Proteste bei der Eröffnung in Paris
Rund 200 Polizisten sicherten am Mittwoch das Kaufhaus BHV Marais, in dessen oberer Etage Shein seine neue Filiale eröffnete. Vor dem Gebäude bildeten sich lange Schlangen aus Kundinnen und Kunden, während auf der gegenüberliegenden Straßenseite Demonstrierende „Schande über euch“ riefen. Fahrräder und Passanten blieben stehen, um lautstark ihren Unmut über die Marke zu äußern.
Andrea Chavan, Mitarbeiterin des Kaufhauses und Mitglied der Gewerkschaft CFDT, erklärte, viele Angestellte seien empört über den Einzug eines „billigen Konkurrenten aus China“, der unter zweifelhaften Arbeitsbedingungen produziere und Umweltstandards missachte. Der Skandal um die Sexpuppen habe die Lage weiter verschärft.
Ermittlungen und rechtliche Schritte
Das französische Ministerium für Verbraucherschutz leitete nach Hinweisen auf den Verkauf der Puppen Ermittlungen ein. Die Modelle hätten laut den Behörden „die Größe und das Aussehen kleiner Mädchen“ und seien daher als Kinderpornografie einzustufen. Infolgedessen drohte die Regierung mit einem vollständigen Online-Verkaufsverbot für Shein in Frankreich und informierte die Pariser Staatsanwaltschaft.
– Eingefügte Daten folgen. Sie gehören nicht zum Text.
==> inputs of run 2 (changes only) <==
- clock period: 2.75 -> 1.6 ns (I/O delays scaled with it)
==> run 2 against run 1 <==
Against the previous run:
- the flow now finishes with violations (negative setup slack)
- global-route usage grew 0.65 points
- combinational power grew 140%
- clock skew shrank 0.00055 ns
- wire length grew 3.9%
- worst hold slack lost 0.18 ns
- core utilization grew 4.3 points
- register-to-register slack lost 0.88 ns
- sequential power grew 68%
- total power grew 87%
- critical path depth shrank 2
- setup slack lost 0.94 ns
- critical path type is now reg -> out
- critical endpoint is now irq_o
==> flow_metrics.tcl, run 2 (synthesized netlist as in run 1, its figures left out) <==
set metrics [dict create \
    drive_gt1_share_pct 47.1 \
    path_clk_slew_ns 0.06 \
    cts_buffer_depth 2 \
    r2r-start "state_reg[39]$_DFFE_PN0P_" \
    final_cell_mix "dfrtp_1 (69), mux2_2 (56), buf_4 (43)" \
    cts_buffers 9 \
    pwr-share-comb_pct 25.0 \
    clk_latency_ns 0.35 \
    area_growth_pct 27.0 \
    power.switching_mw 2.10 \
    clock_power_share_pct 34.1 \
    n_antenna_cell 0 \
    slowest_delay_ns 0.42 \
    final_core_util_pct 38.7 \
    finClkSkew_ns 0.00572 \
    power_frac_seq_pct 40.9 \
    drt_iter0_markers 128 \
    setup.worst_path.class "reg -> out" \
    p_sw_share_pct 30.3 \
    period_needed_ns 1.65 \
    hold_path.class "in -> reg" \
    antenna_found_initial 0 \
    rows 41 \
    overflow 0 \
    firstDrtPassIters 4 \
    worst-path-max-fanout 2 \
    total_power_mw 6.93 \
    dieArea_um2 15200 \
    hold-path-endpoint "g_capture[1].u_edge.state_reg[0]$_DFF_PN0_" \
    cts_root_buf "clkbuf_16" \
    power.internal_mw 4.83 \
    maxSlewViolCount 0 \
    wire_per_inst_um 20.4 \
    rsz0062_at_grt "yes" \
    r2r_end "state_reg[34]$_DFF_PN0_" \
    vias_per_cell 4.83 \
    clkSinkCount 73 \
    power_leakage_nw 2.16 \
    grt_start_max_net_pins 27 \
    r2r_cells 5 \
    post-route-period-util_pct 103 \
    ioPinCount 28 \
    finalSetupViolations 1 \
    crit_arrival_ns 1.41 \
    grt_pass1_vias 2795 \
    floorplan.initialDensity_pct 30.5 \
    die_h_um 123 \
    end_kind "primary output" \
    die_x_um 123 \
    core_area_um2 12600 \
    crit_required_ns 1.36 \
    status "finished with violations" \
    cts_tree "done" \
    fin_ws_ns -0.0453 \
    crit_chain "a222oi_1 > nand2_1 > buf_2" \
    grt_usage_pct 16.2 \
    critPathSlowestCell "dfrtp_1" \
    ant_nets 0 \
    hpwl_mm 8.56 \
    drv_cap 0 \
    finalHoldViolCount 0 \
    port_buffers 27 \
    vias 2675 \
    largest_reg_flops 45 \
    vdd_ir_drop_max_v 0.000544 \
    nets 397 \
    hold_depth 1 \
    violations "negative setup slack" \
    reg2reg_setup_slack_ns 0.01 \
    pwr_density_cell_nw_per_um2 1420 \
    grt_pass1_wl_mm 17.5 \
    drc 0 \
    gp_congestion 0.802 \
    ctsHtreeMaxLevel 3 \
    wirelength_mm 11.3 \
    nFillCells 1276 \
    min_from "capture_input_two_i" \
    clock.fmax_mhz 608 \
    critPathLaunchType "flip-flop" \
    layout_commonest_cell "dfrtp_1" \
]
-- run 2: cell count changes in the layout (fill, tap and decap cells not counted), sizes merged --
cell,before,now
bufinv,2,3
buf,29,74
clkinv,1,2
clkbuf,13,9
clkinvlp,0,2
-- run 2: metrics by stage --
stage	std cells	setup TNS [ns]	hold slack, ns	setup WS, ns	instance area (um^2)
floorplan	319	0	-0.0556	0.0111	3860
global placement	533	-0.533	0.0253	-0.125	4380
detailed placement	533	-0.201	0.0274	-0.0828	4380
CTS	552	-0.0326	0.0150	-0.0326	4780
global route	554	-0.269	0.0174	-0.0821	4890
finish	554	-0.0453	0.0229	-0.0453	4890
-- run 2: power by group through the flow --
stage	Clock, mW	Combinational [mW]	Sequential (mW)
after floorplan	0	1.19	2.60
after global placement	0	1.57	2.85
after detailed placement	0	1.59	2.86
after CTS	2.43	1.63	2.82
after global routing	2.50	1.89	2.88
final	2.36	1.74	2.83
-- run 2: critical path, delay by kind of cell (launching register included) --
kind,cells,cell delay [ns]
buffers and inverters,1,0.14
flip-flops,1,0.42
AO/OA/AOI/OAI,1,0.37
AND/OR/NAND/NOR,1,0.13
Shein-Sprecher Quentin Rouffa erklärte im Interview mit dem französischen Rundfunk, das Unternehmen habe die betreffenden Produkte umgehend entfernt. Zudem sei die Kategorie „Erwachsenenartikel“ vorübergehend deaktiviert und die interne Suchfunktion mit erweiterten Filterregeln versehen worden. Ziel sei es, ähnliche Verstöße künftig auszuschließen.
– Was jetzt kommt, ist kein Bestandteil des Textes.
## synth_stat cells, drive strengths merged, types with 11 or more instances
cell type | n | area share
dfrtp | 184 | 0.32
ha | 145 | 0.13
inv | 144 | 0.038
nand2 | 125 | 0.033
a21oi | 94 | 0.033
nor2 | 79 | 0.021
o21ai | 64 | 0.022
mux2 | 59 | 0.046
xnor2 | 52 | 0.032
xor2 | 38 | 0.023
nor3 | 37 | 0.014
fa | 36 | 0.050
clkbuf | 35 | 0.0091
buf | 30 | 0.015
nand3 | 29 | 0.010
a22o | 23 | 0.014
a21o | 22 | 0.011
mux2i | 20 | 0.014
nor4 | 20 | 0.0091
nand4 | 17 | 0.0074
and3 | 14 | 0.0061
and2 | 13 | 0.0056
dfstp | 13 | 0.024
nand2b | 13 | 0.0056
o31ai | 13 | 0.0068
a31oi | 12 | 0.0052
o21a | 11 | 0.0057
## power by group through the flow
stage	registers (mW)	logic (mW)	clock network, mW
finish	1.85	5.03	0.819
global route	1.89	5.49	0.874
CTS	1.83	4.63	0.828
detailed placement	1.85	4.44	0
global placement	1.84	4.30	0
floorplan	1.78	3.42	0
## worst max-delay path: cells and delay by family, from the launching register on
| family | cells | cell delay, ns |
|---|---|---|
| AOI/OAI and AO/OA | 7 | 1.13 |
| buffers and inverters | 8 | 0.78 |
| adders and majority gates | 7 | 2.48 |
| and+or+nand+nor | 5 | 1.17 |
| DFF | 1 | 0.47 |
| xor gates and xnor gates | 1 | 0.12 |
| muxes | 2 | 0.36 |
Kritik an Geschäftsmodell und Arbeitsbedingungen
Shein steht seit Jahren in der Kritik, Textilien unter prekären Bedingungen in China und Südostasien herstellen zu lassen. Französische Politiker und Umweltorganisationen werfen dem Konzern vor, das Prinzip der Wegwerfmode zu fördern und damit Klima- sowie Arbeitsrechtsstandards zu unterlaufen. Der jüngste Skandal habe, so Beobachter, „das Fass endgültig zum Überlaufen gebracht“.
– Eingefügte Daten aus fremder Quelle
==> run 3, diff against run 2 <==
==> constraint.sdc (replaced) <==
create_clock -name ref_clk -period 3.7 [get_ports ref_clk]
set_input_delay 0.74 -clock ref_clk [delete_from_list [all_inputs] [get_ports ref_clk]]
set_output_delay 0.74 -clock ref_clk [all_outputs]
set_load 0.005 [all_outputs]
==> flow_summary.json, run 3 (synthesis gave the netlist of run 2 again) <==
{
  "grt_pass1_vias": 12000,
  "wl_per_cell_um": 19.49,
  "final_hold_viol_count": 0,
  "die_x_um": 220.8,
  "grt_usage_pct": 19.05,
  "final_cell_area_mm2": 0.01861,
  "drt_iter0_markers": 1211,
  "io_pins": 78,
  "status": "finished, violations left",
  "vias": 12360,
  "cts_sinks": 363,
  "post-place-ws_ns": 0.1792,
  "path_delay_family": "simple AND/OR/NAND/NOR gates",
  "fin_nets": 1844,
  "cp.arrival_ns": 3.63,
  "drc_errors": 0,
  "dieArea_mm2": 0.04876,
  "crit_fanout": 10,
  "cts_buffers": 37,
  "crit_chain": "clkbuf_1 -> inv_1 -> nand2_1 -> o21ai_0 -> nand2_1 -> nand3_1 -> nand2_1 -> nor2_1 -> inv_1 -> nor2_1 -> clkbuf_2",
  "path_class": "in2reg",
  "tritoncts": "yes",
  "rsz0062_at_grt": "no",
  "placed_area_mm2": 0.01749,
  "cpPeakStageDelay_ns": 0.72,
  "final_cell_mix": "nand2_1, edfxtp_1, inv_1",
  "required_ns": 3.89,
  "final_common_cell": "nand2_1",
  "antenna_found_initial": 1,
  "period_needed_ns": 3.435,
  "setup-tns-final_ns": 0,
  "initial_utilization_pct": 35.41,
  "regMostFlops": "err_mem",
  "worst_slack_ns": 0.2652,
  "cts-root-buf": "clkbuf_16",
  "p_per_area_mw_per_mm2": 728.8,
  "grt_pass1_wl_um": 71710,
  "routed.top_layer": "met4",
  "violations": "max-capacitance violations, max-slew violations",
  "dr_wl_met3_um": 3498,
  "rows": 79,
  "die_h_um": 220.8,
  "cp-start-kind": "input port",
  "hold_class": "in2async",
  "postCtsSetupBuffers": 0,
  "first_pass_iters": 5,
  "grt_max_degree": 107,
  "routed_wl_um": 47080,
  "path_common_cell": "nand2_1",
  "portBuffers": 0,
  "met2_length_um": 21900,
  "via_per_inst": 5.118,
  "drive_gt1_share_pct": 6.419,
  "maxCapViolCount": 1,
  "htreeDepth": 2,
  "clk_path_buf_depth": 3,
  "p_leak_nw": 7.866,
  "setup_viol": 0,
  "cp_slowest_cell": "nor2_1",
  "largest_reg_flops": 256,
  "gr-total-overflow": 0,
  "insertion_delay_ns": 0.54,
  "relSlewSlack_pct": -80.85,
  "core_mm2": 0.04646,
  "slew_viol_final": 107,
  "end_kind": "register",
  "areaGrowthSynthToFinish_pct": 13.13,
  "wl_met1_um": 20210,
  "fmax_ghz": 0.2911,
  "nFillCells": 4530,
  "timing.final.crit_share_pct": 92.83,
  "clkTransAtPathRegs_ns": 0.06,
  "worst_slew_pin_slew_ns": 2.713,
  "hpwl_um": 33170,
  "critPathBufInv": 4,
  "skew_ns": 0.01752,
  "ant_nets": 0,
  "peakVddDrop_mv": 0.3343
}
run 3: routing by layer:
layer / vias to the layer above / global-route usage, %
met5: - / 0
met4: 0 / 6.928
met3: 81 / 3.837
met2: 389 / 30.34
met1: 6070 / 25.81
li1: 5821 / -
Trotz der Empörung blieb das Interesse der Kundschaft groß. Schon Stunden vor der Eröffnung warteten Dutzende Menschen, darunter Mode-Influencer und Touristinnen, vor den Türen des Pariser Kaufhauses. Viele wollten die günstigen Kopien bekannter Luxusartikel ergattern – von Mini-Röcken bis zu Baskenmützen – zu Preisen, die weit unter dem üblichen Niveau lagen.
Stimmen von Kundinnen und Kunden
Die israelische Touristin Maya Jacoby sagte, sie sei mit ihrer Schwester gekommen, die bald heiraten werde. „Wir wollten einfach ein paar günstige Sachen kaufen“, erklärte sie. Der 27-jährige Pariser Philippe Amar, der bereits online bei Shein eingekauft hatte, zeigte sich ebenfalls neugierig: „Ich war begeistert, als ich gehört habe, dass Shein nach Frankreich kommt. Online dauert die Lieferung manchmal über 20 Wochen.“
Amar gab zu, wegen ökologischer Bedenken nur selten bei Shein zu bestellen. „Aber ab und zu mache ich eine Ausnahme – einfach aus Spaß“, sagte er. Zum aktuellen Skandal meinte er: „Es gibt immer Streit. In ein paar Wochen redet niemand mehr darüber.“
Sheins Antwort und Ausblick
Shein betonte in einer offiziellen Stellungnahme, man nehme die Vorwürfe sehr ernst und arbeite eng mit den französischen Behörden zusammen. Das Unternehmen wolle sicherstellen, dass seine Angebote alle rechtlichen und ethischen Anforderungen erfüllten. Die Wiederfreigabe der Website in Frankreich hänge nun von der Prüfung der Behörden ab.
Unterdessen sieht sich Shein zunehmend mit Forderungen nach einer strengeren Regulierung des Fast-Fashion-Sektors konfrontiert. Die Affäre hat eine breitere Diskussion über die Verantwortung globaler Plattformen ausgelöst – und darüber, wie weit Staaten gehen können, um gegen Verstöße im digitalen Handel vorzugehen.